Dodał też, że "ostateczna bitwa" rozegra się 7 lipca podczas drugiej tury przedterminowych wyborów parlamentarnych.

"Myślę, że część Francuzów, która została w domach, tych mądrych, tych rozsądnych, tych postępowych, tych którzy chcą silnej Europy, którzy widzą, co się dzieje na świecie: konflikt na Bliskim Wschodzie, konflikt w Ukrainie i potrzeba wspólnej polityki bezpieczeństwa i zarówno energetycznego, jak i zbrojnego, o czym mówił zresztą ostatnio często Macron, oni nie zostaną w domach" - ocenił Szejna.

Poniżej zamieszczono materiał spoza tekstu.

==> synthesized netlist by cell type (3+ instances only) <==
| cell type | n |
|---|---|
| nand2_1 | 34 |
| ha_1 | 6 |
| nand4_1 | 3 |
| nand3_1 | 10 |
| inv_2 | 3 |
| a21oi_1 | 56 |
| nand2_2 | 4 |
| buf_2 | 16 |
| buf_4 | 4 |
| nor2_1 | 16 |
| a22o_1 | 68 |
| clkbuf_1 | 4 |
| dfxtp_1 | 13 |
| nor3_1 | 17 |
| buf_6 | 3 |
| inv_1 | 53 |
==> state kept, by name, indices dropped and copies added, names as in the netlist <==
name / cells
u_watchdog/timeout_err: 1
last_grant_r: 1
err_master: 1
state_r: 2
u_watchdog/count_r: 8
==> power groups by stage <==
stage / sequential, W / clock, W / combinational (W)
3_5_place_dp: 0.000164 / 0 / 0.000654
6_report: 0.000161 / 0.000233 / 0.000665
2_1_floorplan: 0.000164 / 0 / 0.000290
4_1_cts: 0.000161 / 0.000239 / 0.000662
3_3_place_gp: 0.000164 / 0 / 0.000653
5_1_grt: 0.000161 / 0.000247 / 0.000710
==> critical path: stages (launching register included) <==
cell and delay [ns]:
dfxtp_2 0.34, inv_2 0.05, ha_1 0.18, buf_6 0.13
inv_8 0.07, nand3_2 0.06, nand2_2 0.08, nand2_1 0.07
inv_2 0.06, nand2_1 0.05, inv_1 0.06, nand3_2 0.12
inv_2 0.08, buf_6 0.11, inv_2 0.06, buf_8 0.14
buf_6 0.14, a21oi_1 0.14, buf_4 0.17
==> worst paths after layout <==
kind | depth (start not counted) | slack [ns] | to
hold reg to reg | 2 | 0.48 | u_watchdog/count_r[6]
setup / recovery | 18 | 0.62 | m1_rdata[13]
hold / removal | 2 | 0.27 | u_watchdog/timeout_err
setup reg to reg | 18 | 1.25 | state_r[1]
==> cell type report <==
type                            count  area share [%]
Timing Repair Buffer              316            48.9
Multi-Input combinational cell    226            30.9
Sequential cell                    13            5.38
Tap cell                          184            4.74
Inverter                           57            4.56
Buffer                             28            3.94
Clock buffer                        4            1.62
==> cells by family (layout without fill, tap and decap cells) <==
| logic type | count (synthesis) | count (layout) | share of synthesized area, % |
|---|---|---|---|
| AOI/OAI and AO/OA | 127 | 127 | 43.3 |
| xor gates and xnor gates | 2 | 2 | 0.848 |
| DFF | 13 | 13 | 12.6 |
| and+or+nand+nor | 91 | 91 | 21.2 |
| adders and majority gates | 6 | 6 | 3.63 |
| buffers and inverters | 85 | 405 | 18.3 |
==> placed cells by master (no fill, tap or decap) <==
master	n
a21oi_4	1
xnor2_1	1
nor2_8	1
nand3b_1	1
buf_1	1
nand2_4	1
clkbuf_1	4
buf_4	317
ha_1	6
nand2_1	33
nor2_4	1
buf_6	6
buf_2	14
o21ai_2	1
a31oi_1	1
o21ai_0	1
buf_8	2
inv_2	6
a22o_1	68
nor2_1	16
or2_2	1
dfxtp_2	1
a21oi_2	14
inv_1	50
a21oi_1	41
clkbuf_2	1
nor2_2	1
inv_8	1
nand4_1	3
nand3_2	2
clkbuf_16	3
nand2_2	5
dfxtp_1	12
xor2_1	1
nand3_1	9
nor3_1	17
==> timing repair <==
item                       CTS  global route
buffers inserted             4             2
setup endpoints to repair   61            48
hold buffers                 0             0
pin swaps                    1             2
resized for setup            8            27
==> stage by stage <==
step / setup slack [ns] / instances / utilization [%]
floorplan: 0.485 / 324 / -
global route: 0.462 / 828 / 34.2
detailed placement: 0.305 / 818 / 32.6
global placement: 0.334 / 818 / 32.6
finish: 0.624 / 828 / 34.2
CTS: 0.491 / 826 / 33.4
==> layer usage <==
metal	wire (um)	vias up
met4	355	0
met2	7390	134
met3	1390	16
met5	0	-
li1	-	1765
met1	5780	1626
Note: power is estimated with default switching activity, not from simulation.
**config.mk**
```make
export PLATFORM = sky130hd
export DESIGN_NAME = sp_cmd_issuer_flat
export DESIGN_NICKNAME = d
export VERILOG_FILES = /design/src/rtl/sp_cmd_pkg.sv /design/src/rtl/sp_cmd_issuer_if.sv /design/src/rtl/sp_rr_arbiter.sv /design/src/rtl/sp_cmd_issuer.sv /design/src/flat_wrapper.sv
export SDC_FILE = /design/constraint.sdc
export NUM_CORES = 1
export LEC_CHECK = 0
export ABC_AREA = 1
export BUFFER_PORTS_ARGS = -buffer_cell sky130_fd_sc_hd__buf_4
export CAP_MARGIN = 20
export CORE_MARGIN = 2
export CORE_UTILIZATION = 45
export CTS_CLUSTER_SIZE = 8
export DETAILED_ROUTE_END_ITERATION = 6
export MAX_ROUTING_LAYER = met4
export SKIP_CTS_REPAIR_TIMING = 1
export SLEW_MARGIN = 10
export SYNTH_ARGS = -nofsm -noshare
export SYNTH_HDL_FRONTEND = slang
export SYNTH_SLANG_ARGS = --single-unit
```
**constraint.sdc**
```tcl
create_clock -name clk -period 3.1 [get_ports clk]
set_clock_uncertainty 0.05 [all_clocks]
set_input_delay 0.31 -clock clk [delete_from_list [all_inputs] [get_ports clk]]
set_output_delay 0.31 -clock clk [all_outputs]
set_load 0.05 [all_outputs]
```
**src/rtl/sp_cmd_pkg.sv**
```systemverilog
`default_nettype none
// ============================================================================
// Module      : sp_cmd_pkg
// Description : Shared types and constants for the command issuer slice:
//               unit-index type, unit-count ceiling, busy-counter width and
//               the round-robin pointer advance helper.
// Revision    : 1.0 - initial release
// ============================================================================
package sp_cmd_pkg;

    // Largest number of command units the issuer is built for
    localparam int MAX_UNITS  = 16;
    // Width of the per-unit busy-cycle counter
    localparam int CNT_W      = 16;
    localparam int UNIT_IDX_W = $clog2(MAX_UNITS);

    typedef logic [UNIT_IDX_W-1:0] unit_idx_t;
    typedef logic [CNT_W-1:0]      busy_cnt_t;

    // Saturation value of the busy-cycle counter
    localparam busy_cnt_t CNT_SAT = '1;

    // Pointer value that follows a grant to unit idx, wrapping at n-1 -> 0
    function automatic unit_idx_t wrap_next(unit_idx_t idx, int n);
        if (int'(idx) + 1 >= n) begin
            return '0;
        end
        return idx + 1'b1;
    endfunction

endpackage : sp_cmd_pkg
`default_nettype wire

```
**src/rtl/sp_cmd_issuer_if.sv**
```systemverilog
`default_nettype none
// ============================================================================
// Module      : sp_cmd_issuer_if
// Description : Bundle of requester, unit and status signals of the command
//               issuer. slave = issuer side, master = environment side.
// Revision    : 1.0 - initial release
// ============================================================================
interface sp_cmd_issuer_if #(
    parameter int NUM_UNITS = 4
);
    localparam int c_idx_w = $clog2(NUM_UNITS);

    // Requester side
    logic                 cmd_valid;
    logic [c_idx_w-1:0]   cmd_unit;
    logic                 cmd_ready;
    // Unit side
    logic [NUM_UNITS-1:0] issue_new_request;
    logic [NUM_UNITS-1:0] issue_ready;
    logic [NUM_UNITS-1:0] wb_done;
    logic [NUM_UNITS-1:0] wb_ack;
    // Status
    logic                 done_valid;
    logic [c_idx_w-1:0]   done_unit;
    logic [NUM_UNITS-1:0] busy;
    logic                 timeout_err;
    logic [c_idx_w-1:0]   timeout_unit;

    modport slave (
        input  cmd_valid, cmd_unit, issue_ready, wb_done,
        output cmd_ready, issue_new_request, wb_ack,
               done_valid, done_unit, busy, timeout_err, timeout_unit
    );

    modport master (
        output cmd_valid, cmd_unit, issue_ready, wb_done,
        input  cmd_ready, issue_new_request, wb_ack,
               done_valid, done_unit, busy, timeout_err, timeout_unit
    );

endinterface : sp_cmd_issuer_if
`default_nettype wire

```
**src/rtl/sp_rr_arbiter.sv**
```systemverilog
`default_nettype none
// ============================================================================
// Module      : sp_rr_arbiter
// Description : Combinational round-robin arbiter. Searches the request
//               vector starting at the priority pointer and returns a one-hot
//               grant plus the granted index.
// Revision    : 1.0 - initial release
// ============================================================================
module sp_rr_arbiter #(
    parameter int N     = 4,
    parameter int IDX_W = $clog2(N)
) (
    input  logic [N-1:0]     i_req,
    input  logic [IDX_W-1:0] i_ptr,
    output logic [N-1:0]     o_grant,
    output logic [IDX_W-1:0] o_idx,
    output logic             o_valid
);

    // First requester at or after the pointer (circularly) wins
    always_comb begin
        int               cand;
        logic [IDX_W-1:0] cand_idx;
        o_grant  = '0;
        o_idx    = '0;
        o_valid  = 1'b0;
        cand     = 0;
        cand_idx = '0;
        for (int k = 0; k < N; k++) begin
            cand     = (int'(i_ptr) + k) % N;
            cand_idx = IDX_W'(cand);
            if (!o_valid && i_req[cand_idx]) begin
                o_valid           = 1'b1;
                o_grant[cand_idx] = 1'b1;
                o_idx             = cand_idx;
            end
        end
    end

endmodule : sp_rr_arbiter
`default_nettype wire

```
**src/rtl/sp_cmd_issuer.sv**
```systemverilog
`default_nettype none
// ============================================================================
// Module      : sp_cmd_issuer
// Description : Issues one command at a time to NUM_UNITS command units,
//               tracks one outstanding command per unit, acknowledges unit
//               completions round-robin and flags the first unit that stays
//               busy for TIMEOUT_CYCLES cycles.
// Revision    : 1.0 - initial release
// ============================================================================
module sp_cmd_issuer
    import sp_cmd_pkg::*;
#(
    parameter int NUM_UNITS      = 4,
    parameter int TIMEOUT_CYCLES = 1024
) (
    input  logic           clk,
    input  logic           rst,
    sp_cmd_issuer_if.slave bus
);

    localparam int               c_idx_w     = $clog2(NUM_UNITS);
    localparam logic [c_idx_w:0] c_num_units = (c_idx_w + 1)'(NUM_UNITS);

    // Registered state
    logic [NUM_UNITS-1:0] busy_q,       busy_d;
    logic [c_idx_w-1:0]   ptr_q,        ptr_d;
    logic                 done_valid_q, done_valid_d;
    logic [c_idx_w-1:0]   done_unit_q,  done_unit_d;
    busy_cnt_t            cnt_q [NUM_UNITS];
    busy_cnt_t            cnt_d [NUM_UNITS];
    logic                 to_err_q,     to_err_d;
    logic [c_idx_w-1:0]   to_unit_q,    to_unit_d;

    // Combinational
    logic                 w_unit_ok;
    logic                 w_cmd_ready;
    logic                 w_cmd_fire;
    logic [NUM_UNITS-1:0] w_issue;
    logic [NUM_UNITS-1:0] w_wb_req;
    logic [NUM_UNITS-1:0] w_grant;
    logic [c_idx_w-1:0]   w_grant_idx;
    logic                 w_grant_valid;
    logic [NUM_UNITS-1:0] w_to_hit;

    // Accept a command when its (in-range) target is idle and ready
    always_comb begin
        w_unit_ok   = ({1'b0, bus.cmd_unit} < c_num_units);
        w_cmd_ready = 1'b0;
        if (!rst && w_unit_ok) begin
            w_cmd_ready = !busy_q[bus.cmd_unit] && bus.issue_ready[bus.cmd_unit];
        end
        w_cmd_fire = bus.cmd_valid && w_cmd_ready;
        w_issue    = '0;
        for (int i = 0; i < NUM_UNITS; i++) begin
            if (w_cmd_fire && (bus.cmd_unit == c_idx_w'(i))) begin
                w_issue[i] = 1'b1;
            end
        end
    end

    // Only units that actually own a command may be acknowledged
    assign w_wb_req = rst ? '0 : (bus.wb_done & busy_q);

    sp_rr_arbiter #(
        .N     (NUM_UNITS),
        .IDX_W (c_idx_w)
    ) u_wb_arb (
        .i_req   (w_wb_req),
        .i_ptr   (ptr_q),
        .o_grant (w_grant),
        .o_idx   (w_grant_idx),
        .o_valid (w_grant_valid)
    );

    // Busy bitmap, priority pointer and completion report
    always_comb begin
        busy_d       = (busy_q & ~w_grant) | w_issue;
        ptr_d        = ptr_q;
        if (w_grant_valid) begin
            ptr_d = c_idx_w'(wrap_next(unit_idx_t'(w_grant_idx), NUM_UNITS));
        end
        done_valid_d = w_grant_valid;
        done_unit_d  = w_grant_valid ? w_grant_idx : done_unit_q;
    end

    // Per-unit busy-cycle counters; a hit marks the cycle a counter reaches the limit
    always_comb begin
        w_to_hit = '0;
        for (int i = 0; i < NUM_UNITS; i++) begin
            cnt_d[i] = cnt_q[i];
            if (w_issue[i]) begin
                cnt_d[i] = '0;
            end else if (busy_q[i] && (cnt_q[i] != CNT_SAT)) begin
                cnt_d[i]    = cnt_q[i] + 1'b1;
                w_to_hit[i] = (TIMEOUT_CYCLES != 0) &&
                              ((32'(cnt_q[i]) + 32'd1) == 32'(TIMEOUT_CYCLES));
            end
        end
    end

    // Sticky timeout flag; the lowest-index unit wins a same-cycle tie
    always_comb begin
        to_err_d  = to_err_q;
        to_unit_d = to_unit_q;
        if (!to_err_q && (|w_to_hit)) begin
            to_err_d = 1'b1;
            for (int i = NUM_UNITS - 1; i >= 0; i--) begin
                if (w_to_hit[i]) begin
                    to_unit_d = c_idx_w'(i);
                end
            end
        end
    end

    // State registers; reset abandons every outstanding command
    always_ff @(posedge clk) begin
        if (rst) begin
            busy_q       <= '0;
            ptr_q        <= '0;
            done_valid_q <= 1'b0;
            done_unit_q  <= '0;
            to_err_q     <= 1'b0;
            to_unit_q    <= '0;
            for (int i = 0; i < NUM_UNITS; i++) begin
                cnt_q[i] <= '0;
            end
        end else begin
            busy_q       <= busy_d;
            ptr_q        <= ptr_d;
            done_valid_q <= done_valid_d;
            done_unit_q  <= done_unit_d;
            to_err_q     <= to_err_d;
            to_unit_q    <= to_unit_d;
            for (int i = 0; i < NUM_UNITS; i++) begin
                cnt_q[i] <= cnt_d[i];
            end
        end
    end

    assign bus.cmd_ready         = w_cmd_ready;
    assign bus.issue_new_request = w_issue;
    assign bus.wb_ack            = w_grant;
    assign bus.done_valid        = done_valid_q;
    assign bus.done_unit         = done_unit_q;
    assign bus.busy              = busy_q;
    assign bus.timeout_err       = to_err_q;
    assign bus.timeout_unit      = to_unit_q;

endmodule : sp_cmd_issuer
`default_nettype wire

```
**src/flat_wrapper.sv**
```systemverilog
// flat-port wrapper written by rule: the top's interface ports become plain ports
module sp_cmd_issuer_flat import sp_cmd_pkg::*;
#(
    parameter int NUM_UNITS      = 4,
    parameter int TIMEOUT_CYCLES = 1024
)
  (clk, rst, bus_cmd_valid, bus_cmd_unit, bus_issue_ready, bus_wb_done, bus_cmd_ready, bus_issue_new_request, bus_wb_ack, bus_done_valid, bus_done_unit, bus_busy, bus_timeout_err, bus_timeout_unit);
  sp_cmd_issuer_if #(.NUM_UNITS(NUM_UNITS)) bus_i ();
  input  logic clk;
  input  logic rst;
  input wire logic [$bits(bus_i.cmd_valid)-1:0] bus_cmd_valid;
  input wire logic [$bits(bus_i.cmd_unit)-1:0] bus_cmd_unit;
  input wire logic [$bits(bus_i.issue_ready)-1:0] bus_issue_ready;
  input wire logic [$bits(bus_i.wb_done)-1:0] bus_wb_done;
  output wire logic [$bits(bus_i.cmd_ready)-1:0] bus_cmd_ready;
  output wire logic [$bits(bus_i.issue_new_request)-1:0] bus_issue_new_request;
  output wire logic [$bits(bus_i.wb_ack)-1:0] bus_wb_ack;
  output wire logic [$bits(bus_i.done_valid)-1:0] bus_done_valid;
  output wire logic [$bits(bus_i.done_unit)-1:0] bus_done_unit;
  output wire logic [$bits(bus_i.busy)-1:0] bus_busy;
  output wire logic [$bits(bus_i.timeout_err)-1:0] bus_timeout_err;
  output wire logic [$bits(bus_i.timeout_unit)-1:0] bus_timeout_unit;
  assign bus_i.cmd_valid = bus_cmd_valid;
  assign bus_i.cmd_unit = bus_cmd_unit;
  assign bus_i.issue_ready = bus_issue_ready;
  assign bus_i.wb_done = bus_wb_done;
  assign bus_cmd_ready = bus_i.cmd_ready;
  assign bus_issue_new_request = bus_i.issue_new_request;
  assign bus_wb_ack = bus_i.wb_ack;
  assign bus_done_valid = bus_i.done_valid;
  assign bus_done_unit = bus_i.done_unit;
  assign bus_busy = bus_i.busy;
  assign bus_timeout_err = bus_i.timeout_err;
  assign bus_timeout_unit = bus_i.timeout_unit;
  sp_cmd_issuer #(.NUM_UNITS(NUM_UNITS), .TIMEOUT_CYCLES(TIMEOUT_CYCLES)) u_core (.clk(clk), .rst(rst), .bus(bus_i));
endmodule
```
`config.mk`:
```
export PLATFORM = sky130hd
export DESIGN_NAME = demux_reader16
export DESIGN_NICKNAME = d
export VERILOG_FILES = /design/src/rtl/demux_reader16.sv
export SDC_FILE = /design/constraint.sdc
export NUM_CORES = 1
export LEC_CHECK = 0
export BUFFER_PORTS_ARGS = -buffer_cell sky130_fd_sc_hd__buf_2
export CAP_MARGIN = 25
export CORE_UTILIZATION = 45
export CTS_BUF_LIST = sky130_fd_sc_hd__clkbuf_2
export DETAILED_ROUTE_END_ITERATION = 10
export SLEW_MARGIN = 20
export SYNTH_ARGS = -nofsm -noshare
export SYNTH_HDL_FRONTEND = slang
export SYNTH_SLANG_ARGS = --single-unit
```
`constraint.sdc`:
```
create_clock -name CLK -period 3.9 [get_ports CLK]
set_input_delay 0.39 -clock CLK [delete_from_list [all_inputs] [get_ports CLK]]
set_output_delay 0.39 -clock CLK [all_outputs]
set_load 0.02 [all_outputs]
```
==> src/rtl/traffic_ctrl_fsm.sv <==
// Two-road (NS/EW) intersection controller: 1 s prescaler, green/yellow/all-red phase
// sequencing, pedestrian-shortened greens, flashing-yellow night mode and a seconds countdown.
module traffic_ctrl_fsm #(
  parameter int unsigned TIME_1S  = 50000000,
  parameter int unsigned T_GREEN  = 15,
  parameter int unsigned T_YELLOW = 3,
  parameter int unsigned T_ALLRED = 1,
  parameter int unsigned T_PED    = 5,
  parameter int unsigned CNT_W    = 8
) (
  input  logic             clk,
  input  logic             rst_n,
  input  logic             night_mode,
  input  logic             ped_req,
  output logic [2:0]       led_ns,
  output logic [2:0]       led_ew,
  output logic [CNT_W-1:0] countdown,
  output logic [2:0]       phase
);

  localparam int unsigned PW = $clog2(TIME_1S);

  localparam logic [PW-1:0]    PRESC_MAX  = PW'(TIME_1S - 1);
  localparam logic [CNT_W-1:0] REM_GREEN  = CNT_W'(T_GREEN - 1);
  localparam logic [CNT_W-1:0] REM_YELLOW = CNT_W'(T_YELLOW - 1);
  localparam logic [CNT_W-1:0] REM_ALLRED = CNT_W'(T_ALLRED - 1);
  localparam logic [CNT_W-1:0] REM_PED    = CNT_W'(T_PED - 1);

  localparam logic [2:0] LAMP_G   = 3'b110;
  localparam logic [2:0] LAMP_Y   = 3'b101;
  localparam logic [2:0] LAMP_R   = 3'b011;
  localparam logic [2:0] LAMP_OFF = 3'b111;

  typedef enum logic [2:0] {
    StNsG   = 3'd0,
    StNsY   = 3'd1,
    StAr1   = 3'd2,
    StEwG   = 3'd3,
    StEwY   = 3'd4,
    StAr2   = 3'd5,
    StNight = 3'd6
  } state_e;

  state_e           state_q, state_d;
  logic [PW-1:0]    presc_q, presc_d;
  logic [CNT_W-1:0] rem_q, rem_d;
  logic             blink_q, blink_d;
  logic             ped_pend_q, ped_pend_d;
  logic             ped_green_q, ped_green_d;

  logic tick;
  logic is_green;
  logic ped_now;
  logic ped_clr;

  always_ff @(posedge clk or negedge rst_n) begin
    if (!rst_n) begin
      state_q     <= StNsG;
      presc_q     <= '0;
      rem_q       <= REM_GREEN;
      blink_q     <= 1'b1;
      ped_pend_q  <= 1'b0;
      ped_green_q <= 1'b0;
    end else begin
      state_q     <= state_d;
      presc_q     <= presc_d;
      rem_q       <= rem_d;
      blink_q     <= blink_d;
      ped_pend_q  <= ped_pend_d;
      ped_green_q <= ped_green_d;
    end
  end

  always_comb begin
    tick     = (presc_q == PRESC_MAX);
    presc_d  = tick ? '0 : presc_q + PW'(1);
    is_green = (state_q == StNsG) || (state_q == StEwG);
    // A request arriving on the tick cycle itself already counts for that tick.
    ped_now  = ped_pend_q | ped_req;

    state_d = state_q;
    rem_d   = rem_q;
    blink_d = blink_q;

    if (tick) begin
      case (state_q)
        StNsG, StEwG: begin
          if (rem_q == '0) begin
            state_d = (state_q == StNsG) ? StNsY : StEwY;
            rem_d   = REM_YELLOW;
          end else if (ped_now && (rem_q > REM_PED)) begin
            rem_d = REM_PED;
          end else begin
            rem_d = rem_q - CNT_W'(1);
          end
        end
        StNsY, StEwY: begin
          if (rem_q == '0) begin
            if (night_mode) begin
              state_d = StNight;
              rem_d   = '0;
              blink_d = 1'b1;
            end else begin
              state_d = (state_q == StNsY) ? StAr1 : StAr2;
              rem_d   = REM_ALLRED;
            end
          end else begin
            rem_d = rem_q - CNT_W'(1);
          end
        end
        StAr1, StAr2: begin
          if (rem_q == '0) begin
            state_d = (state_q == StAr1) ? StEwG : StNsG;
            rem_d   = REM_GREEN;
          end else begin
            rem_d = rem_q - CNT_W'(1);
          end
        end
        StNight: begin
          blink_d = ~blink_q;
          if (!night_mode) begin
            state_d = StAr2;
            rem_d   = REM_ALLRED;
          end
        end
        default: begin
          state_d = StNsG;
          rem_d   = REM_GREEN;
        end
      endcase
    end

    // A pending request is retired only once some green has been served while it was pending.
    ped_clr = (state_d != state_q) && ped_green_q &&
              ((state_d == StAr1) || (state_d == StAr2) || (state_d == StNight));
    ped_green_d = ped_clr ? 1'b0 : (ped_green_q | (is_green & ped_now));
    ped_pend_d  = (ped_clr ? 1'b0 : ped_pend_q) | (ped_req & (state_q != StNight));
  end

  always_comb begin
    led_ns = LAMP_R;
    led_ew = LAMP_R;
    case (state_q)
      StNsG:   led_ns = LAMP_G;
      StNsY:   led_ns = LAMP_Y;
      StEwG:   led_ew = LAMP_G;
      StEwY:   led_ew = LAMP_Y;
      StNight: begin
        led_ns = blink_q ? LAMP_Y : LAMP_OFF;
        led_ew = blink_q ? LAMP_Y : LAMP_OFF;
      end
      default: ;
    endcase
    countdown = (state_q == StNight) ? '0 : rem_q + CNT_W'(1);
    phase     = state_q;
  end

endmodule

Uznał też, że nie jest przesadzona opinia, że wybory we Francji zdecydują o przyszłości Europy.

"To bardzo ważne również dla Polski między innymi ze względu na Trójkąt Weimarski, czyli Polskę, Francję, Niemcy" - dodał, zwracając uwagę, że obecny rząd restytuował ten instrument wpływania Polski na politykę europejską i międzynarodową. "Wejście teraz w ten Trójkąt Weimarski pani Le Pen byłoby dla nas dość trudne, chociaż oczywiście będziemy starać się współpracować z każdym, ale nie z każdym się da" - mówił.

"Nie da się współpracować z kimś, kto uznaje agresję Rosji za rzecz naturalną, więc dlatego o tym mówię i mimo że jestem wiceszefem dyplomacji i powinienem mówić dyplomatycznie, no to nie będzie łatwa sytuacja" - podsumował.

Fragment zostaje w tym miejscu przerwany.